- _Exercise aim_:
The expected output is every line below, reproduced exactly.

(Items from a dataset)

--- src/bpq_back.sv ---
// back end: saturation divider, best-pixel compare and result register
// depends on bpq_pkg
`timescale 1ns / 1ps

module bpq_back (
    input  logic                       i_clk,
    input  logic                       i_rst_n,
    input  logic                       i_avail,
    input  bpq_pkg::t_item             i_item,
    output logic                       o_pop,
    output logic                       o_valid,
    input  logic                       i_stall,
    output logic [bpq_pkg::CHAN_W-1:0] o_out_red,
    output logic [bpq_pkg::CHAN_W-1:0] o_out_green,
    output logic [bpq_pkg::CHAN_W-1:0] o_out_blue
);

    localparam int C = bpq_pkg::CHAN_W;
    localparam int RW = 2 * C + 1;    // dividend width: 510*255 + 255 fits

    localparam logic S_IDLE = 1'b0;
    localparam logic S_DIV  = 1'b1;

    logic r_state, n_state;
    logic [2:0] r_cnt, n_cnt;
    logic [RW-1:0] r_rem, n_rem, r_den, n_den;
    logic [C-1:0] r_q, n_q;
    bpq_pkg::t_item r_cur, n_cur;

    logic [C-1:0] r_hr, n_hr, r_hg, n_hg, r_hb, n_hb, r_hval, n_hval, r_hsat, n_hsat;
    logic r_out_valid, n_out_valid;
    logic [C-1:0] r_or, n_or, r_og, n_og, r_ob, n_ob;

    logic out_free, ge;
    logic [C-1:0] q_fin;
    logic [RW-1:0] dividend;

    assign out_free = !r_out_valid || !i_stall;
    assign ge       = (r_rem >= r_den);
    assign q_fin    = {r_q[C-2:0], ge};
    // 510*diff + mx
    assign dividend = (RW'(i_item.diff) << 9) - (RW'(i_item.diff) << 1) + RW'(i_item.mx);

    always_comb begin
        n_state     = r_state;
        n_cnt       = r_cnt;
        n_rem       = r_rem;
        n_den       = r_den;
        n_q         = r_q;
        n_cur       = r_cur;
        n_hr        = r_hr;
        n_hg        = r_hg;
        n_hb        = r_hb;
        n_hval      = r_hval;
        n_hsat      = r_hsat;
        n_out_valid = r_out_valid && i_stall;
        n_or        = r_or;
        n_og        = r_og;
        n_ob        = r_ob;
        o_pop       = 1'b0;

        case (r_state)
            S_IDLE: begin
                if (i_avail && out_free) begin
                    o_pop = 1'b1;
                    n_cur = i_item;
                    if (i_item.qual && (i_item.mx > r_hval)) begin
                        // candidate beats held value: resolve saturation first
                        n_state = S_DIV;
                        n_cnt   = 3'd7;
                        n_rem   = dividend;
                        n_den   = RW'({i_item.mx, 1'b0}) << 7;
                        n_q     = '0;
                    end else if (i_item.last) begin
                        n_out_valid = 1'b1;
                        n_or = i_item.has_image ? r_hr : '0;
                        n_og = i_item.has_image ? r_hg : '0;
                        n_ob = i_item.has_image ? r_hb : '0;
                        n_hr = bpq_pkg::GRAY_LEVEL;
                        n_hg = bpq_pkg::GRAY_LEVEL;
                        n_hb = bpq_pkg::GRAY_LEVEL;
                        n_hval = bpq_pkg::GRAY_LEVEL;
                        n_hsat = '0;
                    end
                end
            end
            S_DIV: begin
                n_rem = ge ? r_rem - r_den : r_rem;
                n_den = r_den >> 1;
                n_q   = q_fin;
                n_cnt = r_cnt - 3'd1;
                if (r_cnt == 3'd0) begin
                    n_state = S_IDLE;
                    // sat > hsat - 10, signed, written as sat + 10 > hsat
                    if (({1'b0, q_fin} + bpq_pkg::SAT_OFFSET) > {1'b0, r_hsat}) begin
                        n_hr   = r_cur.red;
                        n_hg   = r_cur.green;
                        n_hb   = r_cur.blue;
                        n_hval = r_cur.mx;
                        n_hsat = q_fin;
                    end
                    if (r_cur.last) begin
                        n_out_valid = 1'b1;
                        n_or = r_cur.has_image ? n_hr : '0;
                        n_og = r_cur.has_image ? n_hg : '0;
                        n_ob = r_cur.has_image ? n_hb : '0;
                        n_hr = bpq_pkg::GRAY_LEVEL;
                        n_hg = bpq_pkg::GRAY_LEVEL;
                        n_hb = bpq_pkg::GRAY_LEVEL;
                        n_hval = bpq_pkg::GRAY_LEVEL;
                        n_hsat = '0;
                    end
                end
            end
            default: begin
                n_state = S_IDLE;
            end
        endcase
    end

    always_ff @(posedge i_clk) begin
        if (!i_rst_n) begin
            r_state     <= S_IDLE;
            r_cnt       <= 3'd0;
            r_out_valid <= 1'b0;
            r_hr        <= bpq_pkg::GRAY_LEVEL;
            r_hg        <= bpq_pkg::GRAY_LEVEL;
            r_hb        <= bpq_pkg::GRAY_LEVEL;
            r_hval      <= bpq_pkg::GRAY_LEVEL;
            r_hsat      <= '0;
        end else begin
            r_state     <= n_state;
            r_cnt       <= n_cnt;
            r_out_valid <= n_out_valid;
            r_hr        <= n_hr;
            r_hg        <= n_hg;
            r_hb        <= n_hb;
            r_hval      <= n_hval;
            r_hsat      <= n_hsat;
        end
    end

    always_ff @(posedge i_clk) begin
        r_rem <= n_rem;
        r_den <= n_den;
        r_q   <= n_q;
        r_cur <= n_cur;
        r_or  <= n_or;
        r_og  <= n_og;
        r_ob  <= n_ob;
    end

    assign o_valid     = r_out_valid;
    assign o_out_red   = r_or;
    assign o_out_green = r_og;
    assign o_out_blue  = r_ob;

`ifndef ASSERT_OFF
    a_no_pop_in_div: assert property (@(posedge i_clk) disable iff (!i_rst_n)
        (r_state == S_DIV) |-> !o_pop)
        else $error("queue popped while divider busy");
    a_div_start: assert property (@(posedge i_clk) disable iff (!i_rst_n)
        (r_state == S_IDLE && n_state == S_DIV) |=> (r_cnt == 3'd7))
        else $error("divider did not start at top bit");
    a_hval_floor: assert property (@(posedge i_clk) disable iff (!i_rst_n)
        r_hval >= bpq_pkg::GRAY_LEVEL)
        else $error("held value below gray level");
    a_pop_out_free: assert property (@(posedge i_clk) disable iff (!i_rst_n)
        o_pop |-> (!r_out_valid || !i_stall))
        else $error("item taken while result register blocked");
`endif

endmodule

- _Response to the task_:
--- src/bpq_back.sv ---
// back end: saturation divider, best-pixel compare and result register
// depends on bpq_pkg
`timescale 1ns / 1ps

module bpq_back (
    input  logic                       i_clk,
    input  logic                       i_rst_n,
    input  logic                       i_avail,
    input  bpq_pkg::t_item             i_item,
    output logic                       o_pop,
    output logic                       o_valid,
    input  logic                       i_stall,
    output logic [bpq_pkg::CHAN_W-1:0] o_out_red,
    output logic [bpq_pkg::CHAN_W-1:0] o_out_green,
    output logic [bpq_pkg::CHAN_W-1:0] o_out_blue
);

    localparam int C = bpq_pkg::CHAN_W;
    localparam int RW = 2 * C + 1;    // dividend width: 510*255 + 255 fits

    localparam logic S_IDLE = 1'b0;
    localparam logic S_DIV  = 1'b1;

    logic r_state, n_state;
    logic [2:0] r_cnt, n_cnt;
    logic [RW-1:0] r_rem, n_rem, r_den, n_den;
    logic [C-1:0] r_q, n_q;
    bpq_pkg::t_item r_cur, n_cur;

    logic [C-1:0] r_hr, n_hr, r_hg, n_hg, r_hb, n_hb, r_hval, n_hval, r_hsat, n_hsat;
    logic r_out_valid, n_out_valid;
    logic [C-1:0] r_or, n_or, r_og, n_og, r_ob, n_ob;

    logic out_free, ge;
    logic [C-1:0] q_fin;
    logic [RW-1:0] dividend;

    assign out_free = !r_out_valid || !i_stall;
    assign ge       = (r_rem >= r_den);
    assign q_fin    = {r_q[C-2:0], ge};
    // 510*diff + mx
    assign dividend = (RW'(i_item.diff) << 9) - (RW'(i_item.diff) << 1) + RW'(i_item.mx);

    always_comb begin
        n_state     = r_state;
        n_cnt       = r_cnt;
        n_rem       = r_rem;
        n_den       = r_den;
        n_q         = r_q;
        n_cur       = r_cur;
        n_hr        = r_hr;
        n_hg        = r_hg;
        n_hb        = r_hb;
        n_hval      = r_hval;
        n_hsat      = r_hsat;
        n_out_valid = r_out_valid && i_stall;
        n_or        = r_or;
        n_og        = r_og;
        n_ob        = r_ob;
        o_pop       = 1'b0;

        case (r_state)
            S_IDLE: begin
                if (i_avail && out_free) begin
                    o_pop = 1'b1;
                    n_cur = i_item;
                    if (i_item.qual && (i_item.mx > r_hval)) begin
                        // candidate beats held value: resolve saturation first
                        n_state = S_DIV;
                        n_cnt   = 3'd7;
                        n_rem   = dividend;
                        n_den   = RW'({i_item.mx, 1'b0}) << 7;
                        n_q     = '0;
                    end else if (i_item.last) begin
                        n_out_valid = 1'b1;
                        n_or = i_item.has_image ? r_hr : '0;
                        n_og = i_item.has_image ? r_hg : '0;
                        n_ob = i_item.has_image ? r_hb : '0;
                        n_hr = bpq_pkg::GRAY_LEVEL;
                        n_hg = bpq_pkg::GRAY_LEVEL;
                        n_hb = bpq_pkg::GRAY_LEVEL;
                        n_hval = bpq_pkg::GRAY_LEVEL;
                        n_hsat = '0;
                    end
                end
            end
            S_DIV: begin
                n_rem = ge ? r_rem - r_den : r_rem;
                n_den = r_den >> 1;
                n_q   = q_fin;
                n_cnt = r_cnt - 3'd1;
                if (r_cnt == 3'd0) begin
                    n_state = S_IDLE;
                    // sat > hsat - 10, signed, written as sat + 10 > hsat
                    if (({1'b0, q_fin} + bpq_pkg::SAT_OFFSET) > {1'b0, r_hsat}) begin
                        n_hr   = r_cur.red;
                        n_hg   = r_cur.green;
                        n_hb   = r_cur.blue;
                        n_hval = r_cur.mx;
                        n_hsat = q_fin;
                    end
                    if (r_cur.last) begin
                        n_out_valid = 1'b1;
                        n_or = r_cur.has_image ? n_hr : '0;
                        n_og = r_cur.has_image ? n_hg : '0;
                        n_ob = r_cur.has_image ? n_hb : '0;
                        n_hr = bpq_pkg::GRAY_LEVEL;
                        n_hg = bpq_pkg::GRAY_LEVEL;
                        n_hb = bpq_pkg::GRAY_LEVEL;
                        n_hval = bpq_pkg::GRAY_LEVEL;
                        n_hsat = '0;
                    end
                end
            end
            default: begin
                n_state = S_IDLE;
            end
        endcase
    end

    always_ff @(posedge i_clk) begin
        if (!i_rst_n) begin
            r_state     <= S_IDLE;
            r_cnt       <= 3'd0;
            r_out_valid <= 1'b0;
            r_hr        <= bpq_pkg::GRAY_LEVEL;
            r_hg        <= bpq_pkg::GRAY_LEVEL;
            r_hb        <= bpq_pkg::GRAY_LEVEL;
            r_hval      <= bpq_pkg::GRAY_LEVEL;
            r_hsat      <= '0;
        end else begin
            r_state     <= n_state;
            r_cnt       <= n_cnt;
            r_out_valid <= n_out_valid;
            r_hr        <= n_hr;
            r_hg        <= n_hg;
            r_hb        <= n_hb;
            r_hval      <= n_hval;
            r_hsat      <= n_hsat;
        end
    end

    always_ff @(posedge i_clk) begin
        r_rem <= n_rem;
        r_den <= n_den;
        r_q   <= n_q;
        r_cur <= n_cur;
        r_or  <= n_or;
        r_og  <= n_og;
        r_ob  <= n_ob;
    end

    assign o_valid     = r_out_valid;
    assign o_out_red   = r_or;
    assign o_out_green = r_og;
    assign o_out_blue  = r_ob;

`ifndef ASSERT_OFF
    a_no_pop_in_div: assert property (@(posedge i_clk) disable iff (!i_rst_n)
        (r_state == S_DIV) |-> !o_pop)
        else $error("queue popped while divider busy");
    a_div_start: assert property (@(posedge i_clk) disable iff (!i_rst_n)
        (r_state == S_IDLE && n_state == S_DIV) |=> (r_cnt == 3'd7))
        else $error("divider did not start at top bit");
    a_hval_floor: assert property (@(posedge i_clk) disable iff (!i_rst_n)
        r_hval >= bpq_pkg::GRAY_LEVEL)
        else $error("held value below gray level");
    a_pop_out_free: assert property (@(posedge i_clk) disable iff (!i_rst_n)
        o_pop |-> (!r_out_valid || !i_stall))
        else $error("item taken while result register blocked");
`endif

endmodule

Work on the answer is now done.